Volgens art. 6:106 BW heeft de benadeelde in geval van nadeel dat niet in vermogensschade bestaat, recht op een naar billijkheid vast te stellen schadevergoeding indien de aansprakelijke persoon het oogmerk had zodanig nadeel toe te brengen of indien de benadeelde in zijn eer of goede naam is geschaad of op andere wijze in zijn persoon is aangetast. Uit de zinsnede: "een naar billijkheid vast te stellen schadevergoeding" en uit het in de conclusie van de Advocaat-Generaal Hartkamp onder 6 geciteerde gedeelte van de memorie van antwoord bij genoemde bepaling volgt dat de rechter die op de voet van deze bepaling schadevergoeding toekent, een discretionaire bevoegdheid heeft met betrekking tot het bepalen van de omvang van die schadevergoeding.
De rechter mag met alle omstandigheden van het geval rekening houden bij de begroting van de schade en hij heeft de bevoegdheid om, indien hij daartoe gronden aanwezig oordeelt, geen schadevergoeding toe te kennen.

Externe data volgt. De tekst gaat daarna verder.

**src/rtl/sized_numbers_pkg.sv**
```systemverilog
// -----------------------------------------------------------------------------
// sized_numbers_pkg
//
// Shared widths, the serializer FSM state type and the bit-ordering helper
// used by the sized-number frame serializer and its shifter.
//
// Contents:
//   BI_W, HEX_W, FRAME_W  field and frame widths (6 + 16 = 22 bits)
//   CNT_W, LAST_POS       bit-position counter width and final position (21)
//   state_t               IDLE / SHIFT / PARITY
//   frame_t               one captured frame word
//   bit_index()           maps a serial position to a frame bit index
// -----------------------------------------------------------------------------
package sized_numbers_pkg;

    localparam int BI_W    = 6;
    localparam int HEX_W   = 16;
    localparam int FRAME_W = BI_W + HEX_W;
    localparam int CNT_W   = 5;

    localparam logic [CNT_W-1:0] LAST_POS = CNT_W'(FRAME_W - 1);

    typedef enum logic [1:0] {
        IDLE   = 2'd0,
        SHIFT  = 2'd1,
        PARITY = 2'd2
    } state_t;

    typedef logic [FRAME_W-1:0] frame_t;

    // Serial position 0 is the first bit on the wire. MSB-first sends frame
    // bit 21 at position 0; LSB-first sends frame bit 0 at position 0.
    function automatic logic [CNT_W-1:0] bit_index(input logic [CNT_W-1:0] pos,
                                                   input bit               msb_first);
        return msb_first ? (LAST_POS - pos) : pos;
    endfunction

endpackage

```
**src/rtl/sized_frame_serializer_if.sv**
```systemverilog
// -----------------------------------------------------------------------------
// sized_frame_serializer_if
//
// Bundles the word handshake, the serial output and the status signals of the
// sized-number frame serializer.
//
// Handshake: a word moves on every rising clk edge where in_valid and in_ready
// are both 1. in_valid, bi_in and hex_in are only looked at while in_ready=1;
// the serial side has no back-pressure, ser_out is meaningful only while
// ser_valid=1 and is forced to 0 otherwise.
//
// Signals:
//   in_valid, bi_in[5:0], hex_in[15:0]   upstream word (master -> slave)
//   in_ready                             serializer can take a word
//   ser_out, ser_valid, frame_start      serial stream
//   busy, frame_count[7:0]               status
//   state                                FSM state, for observation only
//
// Modports: master = upstream/observer side, slave = the serializer.
// -----------------------------------------------------------------------------
interface sized_frame_serializer_if;
    import sized_numbers_pkg::*;

    logic             in_valid;
    logic             in_ready;
    logic [BI_W-1:0]  bi_in;
    logic [HEX_W-1:0] hex_in;
    logic             ser_out;
    logic             ser_valid;
    logic             frame_start;
    logic             busy;
    logic [7:0]       frame_count;
    state_t           state;

    modport master (
        output in_valid, bi_in, hex_in,
        input  in_ready, ser_out, ser_valid, frame_start, busy, frame_count, state
    );

    modport slave (
        input  in_valid, bi_in, hex_in,
        output in_ready, ser_out, ser_valid, frame_start, busy, frame_count, state
    );

endinterface

```
**src/rtl/frame_shifter.sv**
```systemverilog
// -----------------------------------------------------------------------------
// frame_shifter
//
// Holds the captured frame, the serial bit-position counter and the running
// parity of the bits already sent. The frame register is never shifted: the
// counter selects bits out of it, so the captured word stays intact for the
// whole frame.
//
// The serializer registers its outputs, so this block presents the bit that
// goes on the wire in the *next* cycle:
//   first_bit  bit at position 0 of the word currently on the input (load)
//   next_bit   bit at position cnt+1 of the stored frame (0 at the last bit)
//   last       cnt is at position 21, i.e. the final data bit is on the wire
//   parity     XOR of every bit sent so far; at 'last' it covers all 22 bits
//
// Ports:
//   clk, rst    clock and synchronous active-high reset (wins over load)
//   load        capture 'word' and restart at position 0
//   step        advance one position
//   word        frame to capture
// -----------------------------------------------------------------------------
module frame_shifter
    import sized_numbers_pkg::*;
#(
    parameter bit MSB_FIRST = 1'b1
) (
    input  logic   clk,
    input  logic   rst,
    input  logic   load,
    input  logic   step,
    input  frame_t word,
    output logic   first_bit,
    output logic   next_bit,
    output logic   last,
    output logic   parity
);

    frame_t           frame;
    logic [CNT_W-1:0] cnt;
    logic             par_acc;
    logic [CNT_W-1:0] next_pos;

    assign last      = (cnt == LAST_POS);
    assign first_bit = word[bit_index('0, MSB_FIRST)];

    // Hold the position at the last bit so the index never leaves 0..21.
    assign next_pos  = last ? cnt : cnt + CNT_W'(1);
    assign next_bit  = last ? 1'b0 : frame[bit_index(next_pos, MSB_FIRST)];
    assign parity    = par_acc;

    always_ff @(posedge clk) begin
        if (rst) begin
            frame   <= '0;
            cnt     <= '0;
            par_acc <= 1'b0;
        end else if (load) begin
            frame   <= word;
            cnt     <= '0;
            // Position 0 goes on the wire right after the load, so it is
            // already part of the running parity.
            par_acc <= first_bit;
        end else if (step) begin
            cnt     <= next_pos;
            par_acc <= par_acc ^ next_bit;
        end
    end

endmodule

```
**src/rtl/sized_frame_serializer.sv**
```systemverilog
// -----------------------------------------------------------------------------
// sized_frame_serializer
//
// Takes a 22-bit {bi_in, hex_in} word from the upstream sized-number stage and
// sends it out one bit per cycle, followed by an even-parity bit, giving a
// 23-cycle frame. A new word can be accepted during the parity cycle so
// back-to-back frames leave no gap on ser_valid.
//
// FSM:
//   IDLE    in_ready=1, nothing on the wire
//   SHIFT   22 data bits, in_ready=0 (inputs ignored)
//   PARITY  parity bit, in_ready=1; a transfer here starts the next frame
//
// All outputs are registered: each is computed one cycle ahead from the next
// state, so the first data bit appears the cycle after the transfer.
//
// Ports:
//   clk   single clock, rising edge
//   rst   synchronous active-high reset; beats a coincident transfer
//   bus   sized_frame_serializer_if.slave (handshake, serial out, status)
//
// Parameter:
//   MSB_FIRST  1: frame bit 21 first; 0: frame bit 0 first
// -----------------------------------------------------------------------------
module sized_frame_serializer
    import sized_numbers_pkg::*;
#(
    parameter bit MSB_FIRST = 1'b1
) (
    input  logic                     clk,
    input  logic                     rst,
    sized_frame_serializer_if.slave  bus
);

    state_t     state;
    logic       in_ready;
    logic       ser_out;
    logic       ser_valid;
    logic       frame_start;
    logic       busy;
    logic [7:0] frame_count;

    frame_t     word;
    logic       transfer;
    logic       step;
    logic       first_bit;
    logic       next_bit;
    logic       last;
    logic       parity;

    assign word     = {bus.bi_in, bus.hex_in};
    assign transfer = bus.in_valid && in_ready;
    assign step     = (state == SHIFT) && !last;

    frame_shifter #(
        .MSB_FIRST (MSB_FIRST)
    ) u_shifter (
        .clk       (clk),
        .rst       (rst),
        .load      (transfer),
        .step      (step),
        .word      (word),
        .first_bit (first_bit),
        .next_bit  (next_bit),
        .last      (last),
        .parity    (parity)
    );

    always_ff @(posedge clk) begin
        if (rst) begin
            state       <= IDLE;
            in_ready    <= 1'b1;
            ser_out     <= 1'b0;
            ser_valid   <= 1'b0;
            frame_start <= 1'b0;
            busy        <= 1'b0;
            frame_count <= 8'd0;
        end else begin
            frame_start <= 1'b0;
            case (state)
                IDLE: begin
                    if (transfer) begin
                        state       <= SHIFT;
                        in_ready    <= 1'b0;
                        busy        <= 1'b1;
                        ser_valid   <= 1'b1;
                        frame_start <= 1'b1;
                        ser_out     <= first_bit;
                    end
                end

                SHIFT: begin
                    if (last) begin
                        state    <= PARITY;
                        in_ready <= 1'b1;
                        ser_out  <= parity;
                    end else begin
                        ser_out  <= next_bit;
                    end
                end

                PARITY: begin
                    // The frame completes as this cycle ends.
                    frame_count <= frame_count + 8'd1;
                    if (transfer) begin
                        // Chain straight into the next frame; ser_valid and
                        // busy stay high.
                        state       <= SHIFT;
                        in_ready    <= 1'b0;
                        frame_start <= 1'b1;
                        ser_out     <= first_bit;
                    end else begin
                        state     <= IDLE;
                        busy      <= 1'b0;
                        ser_valid <= 1'b0;
                        ser_out   <= 1'b0;
                    end
                end

                default: begin
                    state     <= IDLE;
                    in_ready  <= 1'b1;
                    busy      <= 1'b0;
                    ser_valid <= 1'b0;
                    ser_out   <= 1'b0;
                end
            endcase
        end
    end

    assign bus.in_ready    = in_ready;
    assign bus.ser_out     = ser_out;
    assign bus.ser_valid   = ser_valid;
    assign bus.frame_start = frame_start;
    assign bus.busy        = busy;
    assign bus.frame_count = frame_count;
    assign bus.state       = state;

endmodule

```
**src/flat_wrapper.sv**
```systemverilog
// flat-port wrapper written by rule: the top's interface ports become plain ports
module sized_frame_serializer_flat import sized_numbers_pkg::*;
#(
    parameter bit MSB_FIRST = 1'b1
)
  (clk, rst, bus_in_valid, bus_bi_in, bus_hex_in, bus_in_ready, bus_ser_out, bus_ser_valid, bus_frame_start, bus_busy, bus_frame_count, bus_state);
  sized_frame_serializer_if bus_i ();
  input  logic clk;
  input  logic rst;
  input wire logic [$bits(bus_i.in_valid)-1:0] bus_in_valid;
  input wire logic [$bits(bus_i.bi_in)-1:0] bus_bi_in;
  input wire logic [$bits(bus_i.hex_in)-1:0] bus_hex_in;
  output wire logic [$bits(bus_i.in_ready)-1:0] bus_in_ready;
  output wire logic [$bits(bus_i.ser_out)-1:0] bus_ser_out;
  output wire logic [$bits(bus_i.ser_valid)-1:0] bus_ser_valid;
  output wire logic [$bits(bus_i.frame_start)-1:0] bus_frame_start;
  output wire logic [$bits(bus_i.busy)-1:0] bus_busy;
  output wire logic [$bits(bus_i.frame_count)-1:0] bus_frame_count;
  output wire logic [$bits(bus_i.state)-1:0] bus_state;
  assign bus_i.in_valid = bus_in_valid;
  assign bus_i.bi_in = bus_bi_in;
  assign bus_i.hex_in = bus_hex_in;
  assign bus_in_ready = bus_i.in_ready;
  assign bus_ser_out = bus_i.ser_out;
  assign bus_ser_valid = bus_i.ser_valid;
  assign bus_frame_start = bus_i.frame_start;
  assign bus_busy = bus_i.busy;
  assign bus_frame_count = bus_i.frame_count;
  assign bus_state = bus_i.state;
  sized_frame_serializer #(.MSB_FIRST(MSB_FIRST)) u_core (.clk(clk), .rst(rst), .bus(bus_i));
endmodule
```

3.7 Het onderdeel faalt. De daardoor bestreden overwegingen van het Hof geven, tegen de achtergrond van hetgeen hiervoor onder 3.6 is overwogen, niet blijk van een onjuiste rechtsopvatting. 's Hofs oordeel dat in de door het Hof vermelde omstandigheden geen gronden van billijkheid aanwezig zijn om enige geldelijke vergoeding toe te kennen is ook niet onbegrijpelijk en behoefde geen nadere motivering. Voor zover het onderdeel ervan uitgaat dat het Hof heeft geoordeeld dat er eerst recht op vergoeding van immateriële schade bestaat indien daartoe gronden van billijkheid bestaan, kan het bij gebrek aan feitelijke grondslag niet tot cassatie leiden.
3.8 De onderdelen 2.1.b en 2.1.c kunnen niet tot cassatie leiden. Zulks behoeft, gezien art. 101a RO, geen nadere motivering nu de onderdelen niet nopen tot beantwoording van rechtsvragen in het belang van de rechtseenheid of de rechtsontwikkeling.
4. Beslissing
De Hoge Raad:
verwerpt het beroep;
compenseert de kosten van het geding in cassatie aldus dat iedere partij de eigen kosten draagt.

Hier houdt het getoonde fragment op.